*** Data listing ***

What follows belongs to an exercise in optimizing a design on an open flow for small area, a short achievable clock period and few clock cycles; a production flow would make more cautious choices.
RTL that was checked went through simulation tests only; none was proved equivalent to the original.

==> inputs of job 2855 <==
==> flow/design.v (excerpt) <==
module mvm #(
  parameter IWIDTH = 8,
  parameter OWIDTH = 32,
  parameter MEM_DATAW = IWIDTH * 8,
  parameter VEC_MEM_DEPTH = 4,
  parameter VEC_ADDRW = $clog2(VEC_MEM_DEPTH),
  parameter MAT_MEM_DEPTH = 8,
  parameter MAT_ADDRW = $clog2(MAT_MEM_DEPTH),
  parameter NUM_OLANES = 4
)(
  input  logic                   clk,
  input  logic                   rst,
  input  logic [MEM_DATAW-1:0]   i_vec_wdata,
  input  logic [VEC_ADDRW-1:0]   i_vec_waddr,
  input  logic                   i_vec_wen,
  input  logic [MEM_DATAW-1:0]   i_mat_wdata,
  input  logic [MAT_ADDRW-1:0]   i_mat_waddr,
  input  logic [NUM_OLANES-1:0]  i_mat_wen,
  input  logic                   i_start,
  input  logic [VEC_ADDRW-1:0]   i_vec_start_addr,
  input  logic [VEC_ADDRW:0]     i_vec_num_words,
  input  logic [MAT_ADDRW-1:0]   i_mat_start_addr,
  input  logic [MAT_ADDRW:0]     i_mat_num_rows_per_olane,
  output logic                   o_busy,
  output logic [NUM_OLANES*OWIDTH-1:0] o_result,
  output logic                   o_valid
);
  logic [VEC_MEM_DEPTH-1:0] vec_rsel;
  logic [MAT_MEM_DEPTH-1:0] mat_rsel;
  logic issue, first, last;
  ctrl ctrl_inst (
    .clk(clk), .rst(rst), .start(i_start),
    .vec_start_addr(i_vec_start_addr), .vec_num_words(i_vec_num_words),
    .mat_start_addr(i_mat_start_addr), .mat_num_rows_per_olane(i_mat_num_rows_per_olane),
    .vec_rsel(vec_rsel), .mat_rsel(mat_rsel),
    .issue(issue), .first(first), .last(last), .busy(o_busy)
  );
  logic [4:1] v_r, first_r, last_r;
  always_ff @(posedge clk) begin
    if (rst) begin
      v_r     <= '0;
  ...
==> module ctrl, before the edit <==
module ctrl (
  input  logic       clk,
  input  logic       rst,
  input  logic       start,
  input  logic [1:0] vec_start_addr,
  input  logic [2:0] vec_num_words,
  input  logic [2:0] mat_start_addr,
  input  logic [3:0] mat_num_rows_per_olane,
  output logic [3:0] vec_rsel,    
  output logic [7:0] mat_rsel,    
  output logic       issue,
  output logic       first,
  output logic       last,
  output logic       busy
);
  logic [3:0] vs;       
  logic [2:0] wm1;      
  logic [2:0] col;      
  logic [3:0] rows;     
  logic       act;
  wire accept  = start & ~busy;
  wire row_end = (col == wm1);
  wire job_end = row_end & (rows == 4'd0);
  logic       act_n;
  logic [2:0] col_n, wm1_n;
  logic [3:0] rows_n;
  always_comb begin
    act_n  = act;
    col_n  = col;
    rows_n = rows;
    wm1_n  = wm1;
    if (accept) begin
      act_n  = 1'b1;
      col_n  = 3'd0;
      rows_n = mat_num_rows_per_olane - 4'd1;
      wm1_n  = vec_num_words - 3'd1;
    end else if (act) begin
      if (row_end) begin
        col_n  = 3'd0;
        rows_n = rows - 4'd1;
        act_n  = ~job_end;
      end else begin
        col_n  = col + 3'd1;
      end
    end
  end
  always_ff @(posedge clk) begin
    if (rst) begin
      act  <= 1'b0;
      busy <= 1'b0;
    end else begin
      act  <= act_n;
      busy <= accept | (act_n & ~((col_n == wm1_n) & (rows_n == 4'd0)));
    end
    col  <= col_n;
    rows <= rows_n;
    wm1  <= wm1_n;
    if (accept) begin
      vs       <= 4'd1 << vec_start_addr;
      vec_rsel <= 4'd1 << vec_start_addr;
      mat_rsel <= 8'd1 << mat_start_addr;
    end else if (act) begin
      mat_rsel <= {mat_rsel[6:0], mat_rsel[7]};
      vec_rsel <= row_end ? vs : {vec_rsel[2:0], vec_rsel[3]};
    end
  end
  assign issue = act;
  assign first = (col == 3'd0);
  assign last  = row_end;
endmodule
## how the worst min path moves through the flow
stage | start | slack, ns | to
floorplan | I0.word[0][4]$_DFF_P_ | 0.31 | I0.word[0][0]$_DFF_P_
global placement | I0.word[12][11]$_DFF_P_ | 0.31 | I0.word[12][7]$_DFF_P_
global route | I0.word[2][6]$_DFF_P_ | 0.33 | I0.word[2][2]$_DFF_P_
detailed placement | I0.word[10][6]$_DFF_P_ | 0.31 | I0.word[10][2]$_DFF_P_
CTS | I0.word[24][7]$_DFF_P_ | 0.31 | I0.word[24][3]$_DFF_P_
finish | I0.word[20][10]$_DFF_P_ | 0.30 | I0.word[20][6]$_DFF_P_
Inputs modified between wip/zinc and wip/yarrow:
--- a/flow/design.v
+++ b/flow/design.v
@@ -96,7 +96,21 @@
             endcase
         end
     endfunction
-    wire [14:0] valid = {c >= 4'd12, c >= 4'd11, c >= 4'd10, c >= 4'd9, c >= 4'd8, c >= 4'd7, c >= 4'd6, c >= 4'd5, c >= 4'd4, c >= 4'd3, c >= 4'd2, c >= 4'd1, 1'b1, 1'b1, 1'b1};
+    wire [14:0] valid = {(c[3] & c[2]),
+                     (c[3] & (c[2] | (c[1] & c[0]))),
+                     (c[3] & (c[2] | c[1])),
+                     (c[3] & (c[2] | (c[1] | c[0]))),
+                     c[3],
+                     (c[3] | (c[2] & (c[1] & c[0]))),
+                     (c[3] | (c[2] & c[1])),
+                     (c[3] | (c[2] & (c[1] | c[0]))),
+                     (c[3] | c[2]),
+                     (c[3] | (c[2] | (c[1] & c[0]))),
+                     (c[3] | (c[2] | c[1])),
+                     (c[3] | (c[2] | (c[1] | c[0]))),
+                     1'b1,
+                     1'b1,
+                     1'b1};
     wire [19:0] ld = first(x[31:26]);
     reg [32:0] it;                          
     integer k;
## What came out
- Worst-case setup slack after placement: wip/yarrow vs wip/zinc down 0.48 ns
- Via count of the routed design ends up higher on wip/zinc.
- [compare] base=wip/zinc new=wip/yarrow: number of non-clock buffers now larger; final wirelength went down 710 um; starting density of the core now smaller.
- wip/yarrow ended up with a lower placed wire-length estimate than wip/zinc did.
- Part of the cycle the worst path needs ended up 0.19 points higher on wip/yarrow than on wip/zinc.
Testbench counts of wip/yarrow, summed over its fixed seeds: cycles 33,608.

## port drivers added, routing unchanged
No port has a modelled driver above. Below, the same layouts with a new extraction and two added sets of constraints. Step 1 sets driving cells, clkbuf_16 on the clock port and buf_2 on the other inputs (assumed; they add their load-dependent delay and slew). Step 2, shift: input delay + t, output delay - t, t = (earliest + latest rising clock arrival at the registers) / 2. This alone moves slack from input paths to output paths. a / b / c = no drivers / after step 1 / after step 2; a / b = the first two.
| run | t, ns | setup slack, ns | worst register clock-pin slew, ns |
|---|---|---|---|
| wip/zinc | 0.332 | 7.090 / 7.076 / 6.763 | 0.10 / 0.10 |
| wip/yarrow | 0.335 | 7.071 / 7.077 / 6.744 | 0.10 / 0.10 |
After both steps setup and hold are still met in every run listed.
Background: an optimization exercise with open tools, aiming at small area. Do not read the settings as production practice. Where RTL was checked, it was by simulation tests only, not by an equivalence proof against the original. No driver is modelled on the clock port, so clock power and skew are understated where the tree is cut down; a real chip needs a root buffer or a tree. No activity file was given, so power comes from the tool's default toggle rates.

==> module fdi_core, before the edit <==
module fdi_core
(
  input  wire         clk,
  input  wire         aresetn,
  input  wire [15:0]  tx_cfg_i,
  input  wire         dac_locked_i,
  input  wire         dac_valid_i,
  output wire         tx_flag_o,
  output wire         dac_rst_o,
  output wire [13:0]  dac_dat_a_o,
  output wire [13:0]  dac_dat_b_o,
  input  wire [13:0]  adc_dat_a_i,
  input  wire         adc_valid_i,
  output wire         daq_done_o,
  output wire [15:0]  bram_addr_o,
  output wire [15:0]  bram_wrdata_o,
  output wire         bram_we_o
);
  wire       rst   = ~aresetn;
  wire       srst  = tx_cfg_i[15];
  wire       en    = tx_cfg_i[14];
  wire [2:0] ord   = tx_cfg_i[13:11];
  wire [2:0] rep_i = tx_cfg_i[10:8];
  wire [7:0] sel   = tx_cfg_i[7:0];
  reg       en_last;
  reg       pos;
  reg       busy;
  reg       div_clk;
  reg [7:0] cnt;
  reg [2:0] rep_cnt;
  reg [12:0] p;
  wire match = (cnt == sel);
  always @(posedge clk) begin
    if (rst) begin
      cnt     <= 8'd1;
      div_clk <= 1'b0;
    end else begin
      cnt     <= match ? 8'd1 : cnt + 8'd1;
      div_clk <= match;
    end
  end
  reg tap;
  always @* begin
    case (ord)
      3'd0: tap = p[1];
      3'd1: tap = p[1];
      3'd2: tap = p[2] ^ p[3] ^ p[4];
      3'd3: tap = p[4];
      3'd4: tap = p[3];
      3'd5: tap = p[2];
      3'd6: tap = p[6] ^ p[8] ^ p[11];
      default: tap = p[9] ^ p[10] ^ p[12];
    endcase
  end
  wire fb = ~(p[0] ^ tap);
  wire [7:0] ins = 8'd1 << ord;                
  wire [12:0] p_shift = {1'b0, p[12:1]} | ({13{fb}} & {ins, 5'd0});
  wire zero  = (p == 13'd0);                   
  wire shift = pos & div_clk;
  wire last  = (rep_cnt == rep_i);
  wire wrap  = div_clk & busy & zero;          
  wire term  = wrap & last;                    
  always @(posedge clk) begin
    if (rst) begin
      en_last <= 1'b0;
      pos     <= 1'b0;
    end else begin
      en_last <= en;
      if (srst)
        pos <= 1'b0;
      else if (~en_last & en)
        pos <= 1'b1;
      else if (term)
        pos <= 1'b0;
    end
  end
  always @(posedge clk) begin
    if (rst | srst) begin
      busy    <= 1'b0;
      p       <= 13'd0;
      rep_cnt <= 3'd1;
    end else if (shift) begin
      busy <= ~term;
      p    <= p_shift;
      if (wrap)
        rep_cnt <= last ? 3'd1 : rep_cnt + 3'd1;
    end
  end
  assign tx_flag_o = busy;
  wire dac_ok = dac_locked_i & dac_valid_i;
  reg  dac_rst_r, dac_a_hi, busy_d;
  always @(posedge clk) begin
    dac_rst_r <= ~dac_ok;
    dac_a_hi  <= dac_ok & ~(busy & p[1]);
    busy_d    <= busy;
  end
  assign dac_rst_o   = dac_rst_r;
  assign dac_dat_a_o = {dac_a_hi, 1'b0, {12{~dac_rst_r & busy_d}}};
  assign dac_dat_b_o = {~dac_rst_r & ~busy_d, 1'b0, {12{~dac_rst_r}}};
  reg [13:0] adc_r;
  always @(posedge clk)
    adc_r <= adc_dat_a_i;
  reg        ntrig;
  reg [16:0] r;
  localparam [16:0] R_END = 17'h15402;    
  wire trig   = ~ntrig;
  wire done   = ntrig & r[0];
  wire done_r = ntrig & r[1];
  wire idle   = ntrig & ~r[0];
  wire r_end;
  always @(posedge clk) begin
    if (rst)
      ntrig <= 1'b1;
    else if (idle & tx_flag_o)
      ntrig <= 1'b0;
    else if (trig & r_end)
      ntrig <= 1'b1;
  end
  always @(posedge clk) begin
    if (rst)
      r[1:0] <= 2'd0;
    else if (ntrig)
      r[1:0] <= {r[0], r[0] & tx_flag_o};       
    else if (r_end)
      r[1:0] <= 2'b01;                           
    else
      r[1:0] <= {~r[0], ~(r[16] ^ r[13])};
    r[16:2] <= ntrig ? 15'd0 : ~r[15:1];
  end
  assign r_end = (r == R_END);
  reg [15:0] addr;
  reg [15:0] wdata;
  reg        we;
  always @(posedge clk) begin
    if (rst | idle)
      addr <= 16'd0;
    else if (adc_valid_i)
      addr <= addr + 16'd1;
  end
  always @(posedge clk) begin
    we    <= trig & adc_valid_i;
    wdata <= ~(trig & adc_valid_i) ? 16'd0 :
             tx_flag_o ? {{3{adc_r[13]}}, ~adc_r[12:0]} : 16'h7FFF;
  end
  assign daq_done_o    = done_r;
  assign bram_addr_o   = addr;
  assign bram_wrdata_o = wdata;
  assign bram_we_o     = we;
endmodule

*** End of Data listing ***

:: Exercise aim ::
Using the records above, count every line that includes the word "moves", and state the number only.

:: Solution to this exercise ::
2